*Goal of the exercise*: Look below for the line containing "Store and host access"; from there, print each line exactly up to and including the line containing "logic [7:0] host_rdata_q;", and stop.

Saved entries
$ cat src/rtl/otp_cfg_pkg.sv
// Constants for the one-time-programmable configuration store.
// Assumes a single 10 MHz system clock and host access from on-chip logic.
// ----------------------------------------------------------------------------
// ----------------------------------------------------------------------------
package otp_cfg_pkg;
	localparam logic [15:0] ADDR_HARDWARE_CONFIG_LOCK = 16'h0000;
	localparam logic [15:0] ADDR_OVERRIDE = 16'h0007;
	localparam logic [15:0] ADDR_FLOW = 16'h0008;
	localparam logic [15:0] ADDR_PIN_MODE = 16'h0009;
	localparam logic [15:0] ADDR_DIR_LOW = 16'h000B;
	localparam logic [15:0] ADDR_DIR_HIGH = 16'h000C;
	localparam logic [15:0] ADDR_MASK_LOW = 16'h000D;
	localparam logic [15:0] ADDR_MASK_HIGH = 16'h000E;
	localparam logic [15:0] ADDR_THRESH_0 = 16'h000F;
	localparam logic [15:0] ADDR_THRESH_1 = 16'h0010;
	localparam logic [15:0] ADDR_THRESH_2 = 16'h0011;
	localparam logic [15:0] ADDR_PROG_LOW = 16'h001D;
	localparam logic [15:0] ADDR_PROG_HIGH = 16'h001E;
	localparam logic [15:0] ADDR_LOCK_ARM = 16'h1898;
	localparam logic [7:0] LOCK_ARM_VALUE = 8'h10;
	localparam int STORE_DEPTH = 32;
	// Program-select bit positions in the low program byte.
	localparam int PS_HARDWARE_CONFIG_LOCK = 0;
	localparam int PS_OVERRIDE = 1;
	localparam int PS_FLOW = 2;
	localparam int PS_PIN_MODE = 3;
	localparam int PS_DIR = 4;
	localparam int PS_MASK = 5;
	localparam int PS_THRESH = 6;
	localparam int PS_NONE = 8;
	localparam int HW_LOCK_BIT = 6;
	localparam int OV_THRESH_BIT = 4;
	localparam int OV_MASK_BIT = 3;
	localparam int OV_DIR_BIT = 2;
	localparam int OV_PIN_BIT = 1;
	localparam int OV_FLOW_BIT = 0;
	localparam int FLOW_HALF_DUPLEX_BIT = 3;
	localparam int PIN_CLK_EN_BIT = 7;
	localparam int PIN_DED_EN_BIT = 4;
	localparam int PIN_POL_BIT = 3;
	localparam logic [2:0] FLOW_NONE = 3'h0;
	localparam logic [2:0] FLOW_HW = 3'h1;
	localparam logic [2:0] FLOW_SW = 3'h2;
	localparam logic [2:0] FLOW_MATCH_RX = 3'h3;
	localparam logic [2:0] FLOW_MATCH_ALL = 3'h4;
	localparam logic [1:0] DED_GPIO = 2'h0;
	localparam logic [1:0] DED_ON_TX = 2'h1;
	localparam logic [1:0] DED_ON_MATCH = 2'h2;
	localparam logic [2:0] REQ_GPIO = 3'h0;
	localparam logic [2:0] REQ_RTS_CTS = 3'h1;
	localparam logic [2:0] REQ_DTR_DSR = 3'h2;
	localparam logic [2:0] REQ_EN_TX = 3'h3;
	localparam logic [2:0] REQ_EN_MATCH = 3'h4;
	localparam logic [7:0] RESET_BYTE = 8'h00;
endpackage

$ cat src/rtl/otp_config_overrides.sv
// Configuration store with per-field program lock, global lock and the
// override word that chooses stored or built-in serial settings.
// Assumes host access and UART status come from logic on clk_sys_i.
`timescale 1ns/1ns
`default_nettype none
module otp_config_overrides #(
	parameter logic [23:0] DEFAULT_THRESH = 24'h00_0000,
	parameter logic [10:0] DEFAULT_INT_MASK = 11'h000,
	parameter logic [9:0] DEFAULT_DIR = 10'h000,
	parameter logic [7:0] DEFAULT_PIN_MODE = 8'h00,
	parameter logic [7:0] DEFAULT_FLOW = 8'h00
) (
	input wire logic clk_sys_i,
	input wire logic reset_n_i,
	input wire logic store_erase_i,
	input wire logic [15:0] host_addr_i,
	input wire logic [7:0] host_wdata_i,
	input wire logic host_wr_i,
	input wire logic host_rd_i,
	input wire logic uart_tx_busy_i,
	input wire logic uart_rx_valid_i,
	input wire logic addr_match_i,
	output logic [7:0] host_rdata_o,
	output logic host_rvalid_o,
	output logic host_wr_refused_o,
	output logic lock_active_o,
	output logic [23:0] rate_threshold_o,
	output logic [10:0] gpio_int_mask_o,
	output logic [9:0] gpio_dir_o,
	output logic hw_flow_en_o,
	output logic sw_flow_en_o,
	output logic rx_accept_o,
	output logic tx_allowed_o,
	output logic clock_out_pin_en_o,
	output logic dedicated_enable_pin_auto_o,
	output logic dedicated_enable_pin_o,
	output logic request_pin_shared_auto_o,
	output logic request_pin_shared_o,
	output logic handshake_rts_cts_o,
	output logic handshake_dtr_dsr_o
);
	// ------------------------------------------------------------------
	// Store and host access
	// ------------------------------------------------------------------
	// The byte array models fuse cells: it survives reset and is only
	// blanked by store_erase_i, which stands for a fresh part.
	logic [7:0] store_q [0:otp_cfg_pkg::STORE_DEPTH-1];
	logic [7:0] lock_arm_q;
	logic lock_active_q;
	logic load_pending_q;
	logic [7:0] host_rdata_q;
	logic host_rvalid_q;
	logic host_wr_refused_q;

	function automatic int field_of(input logic [15:0] a);
		int f;
		f = otp_cfg_pkg::PS_NONE;
		case (a)
			otp_cfg_pkg::ADDR_HARDWARE_CONFIG_LOCK: f = otp_cfg_pkg::PS_HARDWARE_CONFIG_LOCK;
			otp_cfg_pkg::ADDR_OVERRIDE: f = otp_cfg_pkg::PS_OVERRIDE;
			otp_cfg_pkg::ADDR_FLOW: f = otp_cfg_pkg::PS_FLOW;
			otp_cfg_pkg::ADDR_PIN_MODE: f = otp_cfg_pkg::PS_PIN_MODE;
			otp_cfg_pkg::ADDR_DIR_LOW: f = otp_cfg_pkg::PS_DIR;
			otp_cfg_pkg::ADDR_DIR_HIGH: f = otp_cfg_pkg::PS_DIR;
			otp_cfg_pkg::ADDR_MASK_LOW: f = otp_cfg_pkg::PS_MASK;
			otp_cfg_pkg::ADDR_MASK_HIGH: f = otp_cfg_pkg::PS_MASK;
			otp_cfg_pkg::ADDR_THRESH_0: f = otp_cfg_pkg::PS_THRESH;
			otp_cfg_pkg::ADDR_THRESH_1: f = otp_cfg_pkg::PS_THRESH;
			otp_cfg_pkg::ADDR_THRESH_2: f = otp_cfg_pkg::PS_THRESH;
			default: f = otp_cfg_pkg::PS_NONE;
		endcase
		return f;
	endfunction

	wire [4:0] store_idx = host_addr_i[4:0];
	wire in_store = (host_addr_i[15:5] == 11'h000);
	wire is_prog_byte = (host_addr_i == otp_cfg_pkg::ADDR_PROG_LOW) ||
		(host_addr_i == otp_cfg_pkg::ADDR_PROG_HIGH);
	wire is_arm = (host_addr_i == otp_cfg_pkg::ADDR_LOCK_ARM);
	wire [7:0] prog_low = store_q[otp_cfg_pkg::ADDR_PROG_LOW[4:0]];
	wire [7:0] hw_byte = store_q[otp_cfg_pkg::ADDR_HARDWARE_CONFIG_LOCK[4:0]];
	wire field_mapped = (field_of(host_addr_i) != otp_cfg_pkg::PS_NONE);
	wire mapped = in_store && (field_mapped || is_prog_byte);
	wire field_sealed = field_mapped &&
		prog_low[field_of(host_addr_i) % 8];
	// The lock bit only sticks once the arm register holds its key.
	wire lock_key_ok = (lock_arm_q == otp_cfg_pkg::LOCK_ARM_VALUE);
	wire lock_try = (host_addr_i == otp_cfg_pkg::ADDR_HARDWARE_CONFIG_LOCK) &&
		host_wdata_i[otp_cfg_pkg::HW_LOCK_BIT] && !lock_key_ok;
	wire [7:0] lock_strip = lock_try ?
		~(8'h01 << otp_cfg_pkg::HW_LOCK_BIT) : 8'hFF;
	// The arm register sits outside the store, so the global lock never
	// refuses it and a host can always load the key again.
	wire wr_ok = host_wr_i && mapped && !lock_active_q &&
		!field_sealed;
	wire wr_refused = host_wr_i && !is_arm && !wr_ok;
	// Fuses only go from 0 to 1, so a write ORs into the cell and a field
	// sealed without data stays all zeros.
	wire [7:0] store_wr_value = store_q[store_idx] |
		(host_wdata_i & lock_strip);
	wire [7:0] rd_value = !mapped ? 8'h00 : store_q[store_idx];

	// A held write strobe writes once per cycle; since cells only OR, a
	// repeat of the same byte is harmless.
	always_ff @(posedge clk_sys_i)
	begin
		for (int i = 0; i < otp_cfg_pkg::STORE_DEPTH; i++)
		begin
			if (store_erase_i)
				store_q[i] <= otp_cfg_pkg::RESET_BYTE;
			else if (wr_ok && (store_idx == 5'(i)))
				store_q[i] <= store_wr_value;
		end
	end

	always_ff @(posedge clk_sys_i or negedge reset_n_i)
	begin
		if (!reset_n_i)
		begin
			lock_arm_q <= otp_cfg_pkg::RESET_BYTE;
			host_rdata_q <= otp_cfg_pkg::RESET_BYTE;
			host_rvalid_q <= 1'b0;
			host_wr_refused_q <= 1'b0;
		end
		else
		begin
			if (host_wr_i && is_arm)
				lock_arm_q <= host_wdata_i;
			host_rdata_q <= host_rd_i ? (is_arm ? lock_arm_q : rd_value) :
				host_rdata_q;
			host_rvalid_q <= host_rd_i;
			host_wr_refused_q <= wr_refused;
		end
	end

	// ------------------------------------------------------------------
	// Load after reset
	// ------------------------------------------------------------------
	// Settings are sampled once, in the first cycle after reset release,
	// so a lock or override programmed now waits for the next reset.
	// A write taken in the load cycle is still judged against the old,
	// cleared lock, so hosts should wait one more cycle after reset.
	wire [7:0] ov_byte = store_q[otp_cfg_pkg::ADDR_OVERRIDE[4:0]];
	wire [23:0] stored_thresh = {store_q[otp_cfg_pkg::ADDR_THRESH_2[4:0]],
		store_q[otp_cfg_pkg::ADDR_THRESH_1[4:0]],
		store_q[otp_cfg_pkg::ADDR_THRESH_0[4:0]]};
	wire [10:0] stored_mask = {store_q[otp_cfg_pkg::ADDR_MASK_HIGH[4:0]][2:0],
		store_q[otp_cfg_pkg::ADDR_MASK_LOW[4:0]]};
	wire [9:0] stored_dir = {store_q[otp_cfg_pkg::ADDR_DIR_HIGH[4:0]][1:0],
		store_q[otp_cfg_pkg::ADDR_DIR_LOW[4:0]]};
	wire lock_load = hw_byte[otp_cfg_pkg::HW_LOCK_BIT] &&
		prog_low[otp_cfg_pkg::PS_HARDWARE_CONFIG_LOCK];
	wire [23:0] thresh_load = ov_byte[otp_cfg_pkg::OV_THRESH_BIT] ?
		stored_thresh : DEFAULT_THRESH;
	wire [10:0] mask_load = ov_byte[otp_cfg_pkg::OV_MASK_BIT] ?
		stored_mask : DEFAULT_INT_MASK;
	wire [9:0] dir_load = ov_byte[otp_cfg_pkg::OV_DIR_BIT] ?
		stored_dir : DEFAULT_DIR;
	wire [7:0] pin_load = ov_byte[otp_cfg_pkg::OV_PIN_BIT] ?
		store_q[otp_cfg_pkg::ADDR_PIN_MODE[4:0]] : DEFAULT_PIN_MODE;
	wire [7:0] flow_load = ov_byte[otp_cfg_pkg::OV_FLOW_BIT] ?
		store_q[otp_cfg_pkg::ADDR_FLOW[4:0]] : DEFAULT_FLOW;

	logic [23:0] rate_threshold_q;
	logic [10:0] gpio_int_mask_q;
	logic [9:0] gpio_dir_q;
	logic [7:0] pin_mode_q;
	logic [7:0] flow_q;

	always_ff @(posedge clk_sys_i or negedge reset_n_i)
	begin
		if (!reset_n_i)
		begin
			load_pending_q <= 1'b1;
			lock_active_q <= 1'b0;
			rate_threshold_q <= 24'h00_0000;
			gpio_int_mask_q <= 11'h000;
			gpio_dir_q <= 10'h000;
			pin_mode_q <= otp_cfg_pkg::RESET_BYTE;
			flow_q <= otp_cfg_pkg::RESET_BYTE;
		end
		else if (load_pending_q)
		begin
			load_pending_q <= 1'b0;
			lock_active_q <= lock_load;
			rate_threshold_q <= thresh_load;
			gpio_int_mask_q <= mask_load;
			gpio_dir_q <= dir_load;
			pin_mode_q <= pin_load;
			flow_q <= flow_load;
		end
	end

	// ------------------------------------------------------------------
	// Serial behaviour from the applied settings
	// ------------------------------------------------------------------
	// Reserved flow codes fall back to plain operation.
	// Reserved dedicated code 11 and request codes 101 to 111 leave their
	// pins as general I/O, which is the safe state for a transceiver.
	// Inversion applies only in the automatic modes, so a pin left as
	// general I/O never idles at the inverted level.
	wire [2:0] flow_mode = flow_q[2:0];
	wire half_duplex = flow_q[otp_cfg_pkg::FLOW_HALF_DUPLEX_BIT];
	wire mode_hw = (flow_mode == otp_cfg_pkg::FLOW_HW);
	wire mode_sw = (flow_mode == otp_cfg_pkg::FLOW_SW);
	wire mode_match_rx = (flow_mode == otp_cfg_pkg::FLOW_MATCH_RX);
	wire mode_match_all = (flow_mode == otp_cfg_pkg::FLOW_MATCH_ALL);
	wire rx_gated_match = (mode_match_rx || mode_match_all) &&
		!addr_match_i;
	wire rx_gated_duplex = half_duplex && uart_tx_busy_i;
	wire rx_accept_d = uart_rx_valid_i && !rx_gated_match &&
		!rx_gated_duplex;
	wire tx_allowed_d = !mode_match_all || addr_match_i;

	wire [1:0] ded_sel = pin_mode_q[6:5];
	wire ded_pin_on = pin_mode_q[otp_cfg_pkg::PIN_DED_EN_BIT];
	wire [2:0] req_sel = pin_mode_q[2:0];
	wire invert_en = pin_mode_q[otp_cfg_pkg::PIN_POL_BIT];
	wire ded_auto_tx = ded_pin_on && (ded_sel == otp_cfg_pkg::DED_ON_TX);
	wire ded_auto_match = ded_pin_on &&
		(ded_sel == otp_cfg_pkg::DED_ON_MATCH);
	wire ded_level = (ded_auto_tx && uart_tx_busy_i) ||
		(ded_auto_match && addr_match_i);
	wire req_auto_tx = (req_sel == otp_cfg_pkg::REQ_EN_TX);
	wire req_auto_match = (req_sel == otp_cfg_pkg::REQ_EN_MATCH);
	wire req_level = (req_auto_tx && uart_tx_busy_i) ||
		(req_auto_match && addr_match_i);

	logic rx_accept_q;
	logic tx_allowed_q;
	logic ded_auto_q;
	logic ded_pin_q;
	logic req_auto_q;
	logic req_pin_q;

	always_ff @(posedge clk_sys_i or negedge reset_n_i)
	begin
		if (!reset_n_i)
		begin
			rx_accept_q <= 1'b0;
			tx_allowed_q <= 1'b0;
			ded_auto_q <= 1'b0;
			ded_pin_q <= 1'b0;
			req_auto_q <= 1'b0;
			req_pin_q <= 1'b0;
		end
		else
		begin
			rx_accept_q <= rx_accept_d;
			tx_allowed_q <= tx_allowed_d;
			ded_auto_q <= ded_auto_tx || ded_auto_match;
			ded_pin_q <= ded_level ^ (invert_en &&
				(ded_auto_tx || ded_auto_match));
			req_auto_q <= req_auto_tx || req_auto_match;
			req_pin_q <= req_level ^ (invert_en &&
				(req_auto_tx || req_auto_match));
		end
	end

	logic hw_flow_q;
	logic sw_flow_q;
	logic clk_out_q;
	logic rts_cts_q;
	logic dtr_dsr_q;

	always_ff @(posedge clk_sys_i or negedge reset_n_i)
	begin
		if (!reset_n_i)
		begin
			hw_flow_q <= 1'b0;
			sw_flow_q <= 1'b0;
			clk_out_q <= 1'b0;
			rts_cts_q <= 1'b0;
			dtr_dsr_q <= 1'b0;
		end
		else
		begin
			hw_flow_q <= mode_hw;
			sw_flow_q <= mode_sw;
			clk_out_q <= pin_mode_q[otp_cfg_pkg::PIN_CLK_EN_BIT];
			rts_cts_q <= (req_sel == otp_cfg_pkg::REQ_RTS_CTS);
			dtr_dsr_q <= (req_sel == otp_cfg_pkg::REQ_DTR_DSR);
		end
	end

	assign host_rdata_o = host_rdata_q;
	assign host_rvalid_o = host_rvalid_q;
	assign host_wr_refused_o = host_wr_refused_q;
	assign lock_active_o = lock_active_q;
	assign rate_threshold_o = rate_threshold_q;
	assign gpio_int_mask_o = gpio_int_mask_q;
	assign gpio_dir_o = gpio_dir_q;
	assign hw_flow_en_o = hw_flow_q;
	assign sw_flow_en_o = sw_flow_q;
	assign rx_accept_o = rx_accept_q;
	assign tx_allowed_o = tx_allowed_q;
	assign clock_out_pin_en_o = clk_out_q;
	assign dedicated_enable_pin_auto_o = ded_auto_q;
	assign dedicated_enable_pin_o = ded_pin_q;
	assign request_pin_shared_auto_o = req_auto_q;
	assign request_pin_shared_o = req_pin_q;
	assign handshake_rts_cts_o = rts_cts_q;
	assign handshake_dtr_dsr_o = dtr_dsr_q;
endmodule
`default_nettype wire

$ cat config.mk
export PLATFORM = sky130hd
export DESIGN_NAME = otp_config_overrides
export DESIGN_NICKNAME = d
export VERILOG_FILES = /design/src/rtl/otp_cfg_pkg.sv /design/src/rtl/otp_config_overrides.sv
export SDC_FILE = /design/constraint.sdc
export NUM_CORES = 1
export LEC_CHECK = 0
export ABC_CLOCK_PERIOD_IN_PS = 6500
export BUFFER_PORTS_ARGS = -buffer_cell sky130_fd_sc_hd__buf_2
export CAP_MARGIN = 5
export CORE_MARGIN = 3
export CORE_UTILIZATION = 50
export DETAILED_ROUTE_END_ITERATION = 6
export PLACE_DENSITY = 0.65
export SYNTH_ARGS = -nofsm -noshare
export SYNTH_HDL_FRONTEND = slang
export SYNTH_SLANG_ARGS = --single-unit
$ cat constraint.sdc
create_clock -name clk_sys_i -period 6.5 [get_ports clk_sys_i]
set_input_delay 1.625 -clock clk_sys_i [delete_from_list [all_inputs] [get_ports clk_sys_i]]
set_output_delay 1.625 -clock clk_sys_i [all_outputs]
set_load 0.01 [all_outputs]
## Word level (Yosys, flattened, before mapping)

Memories as Yosys holds them, arrays and structs flattened.
Cells that the tools add are included.
W data, S select, Z words.

- Memories: 3
- Memory bits (read-only): 256
- Output and inout bits: 67
- Logic and storage cells: 328
- RAM bits: 256
- Input port bits: 32
- Register bits: 88

- Multiplexer cells: 143
- Reduce and logical (&&, ||, !) cells: 76
- Equal/unequal tests: 46
- Order comparisons: 1
- Bitwise gates (word level): 37

Memory list:

| name | words | bits a word | rd ports | clocked after Yosys merged registers in | write ports | RTL line | RTL |
|---|---|---|---|---|---|---|---|
| store_q | 32 | 8 | 13 | 0 | 32 | otp_config_overrides.sv:47 | `logic [7:0] store_q [0:otp_cfg_pkg::STORE_DEPTH-1];` |
| (no name shown) | 32 | 4 | 1 | 0 | 0 | otp_config_overrides.sv:58 | `case (a)` |
| (no name shown) | 32 | 4 | 1 | 0 | 0 | otp_config_overrides.sv:58 |  |

Operator list:

| kind | number |
|---|---|
| $mux W8 | 35 |
| $mux W1 | 100 |
| $eq A5 B5 Y1 const B | 16 |
| $mux W32 | 2 |
| $logic_and A1 B1 Y1 | 55 |
| $eq A5 B4 Y1 const B | 8 |
| $eq A16 B5 Y1 const B | 2 |
| $ne A32 B5 Y1 const B | 1 |
| $or A1 B1 Y1 | 32 |
| $mux W24 | 1 |
| $eq A5 B3 Y1 const B | 4 |
| $eq A16 B13 Y1 const B | 1 |
| $logic_not A16 Y1 | 1 |
| $eq A3 B2 Y1 const B | 4 |
| $logic_not A11 Y1 | 1 |
| $mux W11 | 1 |
| $eq A5 B2 Y1 const B | 2 |
| $mux W10 | 1 |
| $logic_not A1 Y1 | 9 |
| $and A8 B8 Y8 | 1 |
| $eq A8 B5 Y1 const B | 1 |
| $logic_or A1 B1 Y1 | 8 |
| $or A8 B8 Y8 | 1 |
| $mux W7 | 1 |
| other kinds (12) | 15 |

## Logic depth before layout (Yosys ltp)

- Word-level depth: 15
- Gate-level depth with buffers: 14
- Gate-level depth less buffers: 8

## Least setup slack after synthesis

Ideal clock, no wire load.

- Kind: input to register
- From: in host_addr_i[0]
- To: mem store_q[16][0] (enable)
- Data arrival time: 4966 ps
- Required time: 6170 ps
- Setup slack: 1204 ps
- Stages on the path: 13
- Path buffers: 5
- Setup time: 330 ps
- Path through: buf_2 -> buf_2 -> buf_2 -> buf_2 -> inv_1 -> ha_1 -> mux2i_1 -> o2bb2ai_1 -> mux4_2 -> nor3b_4 -> or3_1 -> buf_2 -> a41o_1

RTL lines:

| item | RTL line | RTL |
|---|---|---|
| start: declaration | otp_config_overrides.sv:16 | `input wire logic [15:0] host_addr_i,` |
| end: declaration | otp_config_overrides.sv:47 |  |

==> impl_metrics.py <==
metrics = {
    "clock_network": {
        "cts.path.max_buffers": 3,
        "numCtsBuffers": 38,
        "cts_tree": "done",
        "cts_resized": 0,
        "cts.sinks": 344,
        "clk_pin_slew_ns": 0.06,
        "cts-root-buf": "clkbuf_16",
        "cts_setup_buffers": 0,
        "clock_latency_ns": 0.52,
        "h-tree-depth": 2,
        "hold_buffers": 0,
    },
    "yosys": {
        "synth_area_leaders": "edfxtp_1, dfrtp_1, mux4_2, nor2_1, nand3_1",
        "syn_area_mm2": 0.0153,
        "yosysSeqAreaShare": 0.648,
        "synth_top_area_frac": 0.504,
        "synth_cell_types": 58,
        "avgSynthCellArea_um2": 12.9,
        "ys_warn_count": 0,
        "yosys.area.top_type": "edfxtp_1",
        "async_reset_ff_frac": 0.256,
        "synth-seq-cells": 344,
        "syn_inst": 1185,
        "ys.flop_type": "edfxtp_1",
        "synth_edf_count": 256,
    },
    "timing": {
        "period_share": 0.755,
        "tightest_slew_ns": 1.01,
        "relSlewSlack": 0.326,
        "finalSetupViolCount": 0,
        "finalHoldViolCount": 0,
        "maxSlewViolCount": 0,
        "period_needed_ns": 4.91,
        "tns_ns": 0,
        "fmax_ghz": 0.204,
        "fin_ws_ns": 1.59,
        "grt_setup_unrepaired": "false",
        "fin_skew_ns": 0.0232,
    },
    "final_layout": {
        "syn2layout_area_growth_pct": 14.9,
        "layout_common_cells": "edfxtp_1, nor2_1, buf_2",
        "drive_gt1_frac": 0.200,
        "fin_cells": 1733,
        "num-fill-cells": 2432,
        "antennaDiodeCount": 0,
        "layout.nets": 1352,
        "final_common_cell": "edfxtp_1",
    },
    "setup_path": {
        "reg2reg_to": "store_q[30][3]$_SDFFCE_PN0P_",
        "worstSetupEndpointType": "flip-flop",
        "crit_type": "in -> reg",
        "required_ns": 6.66,
        "startpoint_type": "input port",
        "reg2regPathDepth": 4,
        "cp_max_fo": 38,
        "r2r_start": "lock_active_o$_DFFE_PN0P_",
        "rrSetupSlack_ns": 3.37,
        "worstSetupStartpoint": "host_addr_i[0]",
        "arrival_ns": 5.07,
    },
    "outcome": {
        "status": "finished clean",
    },
    "placed_design": {
        "pre_cts_slack_ns": 1.11,
        "numPlacedInstances": 1666,
        "place.gp.congestion": 0.913,
        "dp_hpwl_mm": 26.9,
        "port-buffer-count": 98,
    },
    "detailed_routing": {
        "antenna_left": 0,
        "drt-total-wl_mm": 39.8,
        "first_iter_violations": 1053,
        "wl_per_cell_um": 23.0,
        "drcViolationCount": 0,
        "avgViaCountPerCell": 5.91,
        "vias": 10237,
        "firstDrtPassIters": 5,
    },
    "job": {
        "maxCapViolCount": 0,
    },
    "grt": {
        "grtUsageTotal": 0.243,
        "grt_pass1_wl_mm": 60.9,
        "antenna_found_initial": 1,
        "grt_pass1_vias": 10065,
        "grt_max_degree": 117,
        "overflow": 0,
    },
    "die": {
        "core-area_mm2": 0.0299,
        "io_pins": 99,
        "initial_core_util": 0.511,
        "die_w_um": 181,
        "die-area_mm2": 0.0327,
        "rows": 63,
        "die_h_um": 181,
    },
    "worst_hold_path": {
        "holdPathStages": 0,
        "worstHoldStart": "pin_mode_q[7]$_DFFE_PN0P_",
        "hold_path_class": "reg -> reg",
        "min_to": "clock_out_pin_en_o$_DFF_PN0_",
    },
    "power_and_ir_drop": {
        "finalPower_mw": 4.93,
        "power_density_mw_per_mm2": 281,
        "leakage_nw": 7.18,
        "peakVddDrop_uv": 195,
    },
}
-- routing by layer --
metal | part of all wire | global-route usage | vias up
met1 | 0.41 | 0.354 | 5070
met5 | 0 | 0 | -
met3 | 0.096 | 0.0505 | 91
li1 | - | - | 4573
met4 | 0.035 | 0.0930 | 0
met2 | 0.46 | 0.365 | 503
-- sequential cells by signal, summed over array words and instances (netlist names), 4 cells and up --
name              flops
lock_arm_q            8
gpio_dir_o           10
pin_mode_q            8
store_q             256
gpio_int_mask_o      11
flow_q                4
host_rdata_o          8
rate_threshold_o     24
-- kinds of logic (layout without fill, tap and decap cells) --
kind of cell	count (synthesis)	after routing	synth area share
flops	344	344	0.648
compound gates	163	163	0.0776
mux	102	102	0.104
fa+ha+maj	4	4	0.00328
simple gates	409	409	0.125
xor+xnor	3	3	0.00172
buf+inv	159	253	0.0408
other cells	1	65	0.000246
-- area by class of cell --
cell class                 count  area [um^2]  area share
sequential                   344         9890       0.564
multi-input combinational    746         5070       0.289
clock buffer                  52         1060      0.0607
timing repair buffer         121          673      0.0384
tap                          390          488      0.0278
inverter                      65          244      0.0139
clock inverter                15          104     0.00592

*Task result*:
	// Store and host access
	// ------------------------------------------------------------------
	// The byte array models fuse cells: it survives reset and is only
	// blanked by store_erase_i, which stands for a fresh part.
	logic [7:0] store_q [0:otp_cfg_pkg::STORE_DEPTH-1];
	logic [7:0] lock_arm_q;
	logic lock_active_q;
	logic load_pending_q;
	logic [7:0] host_rdata_q;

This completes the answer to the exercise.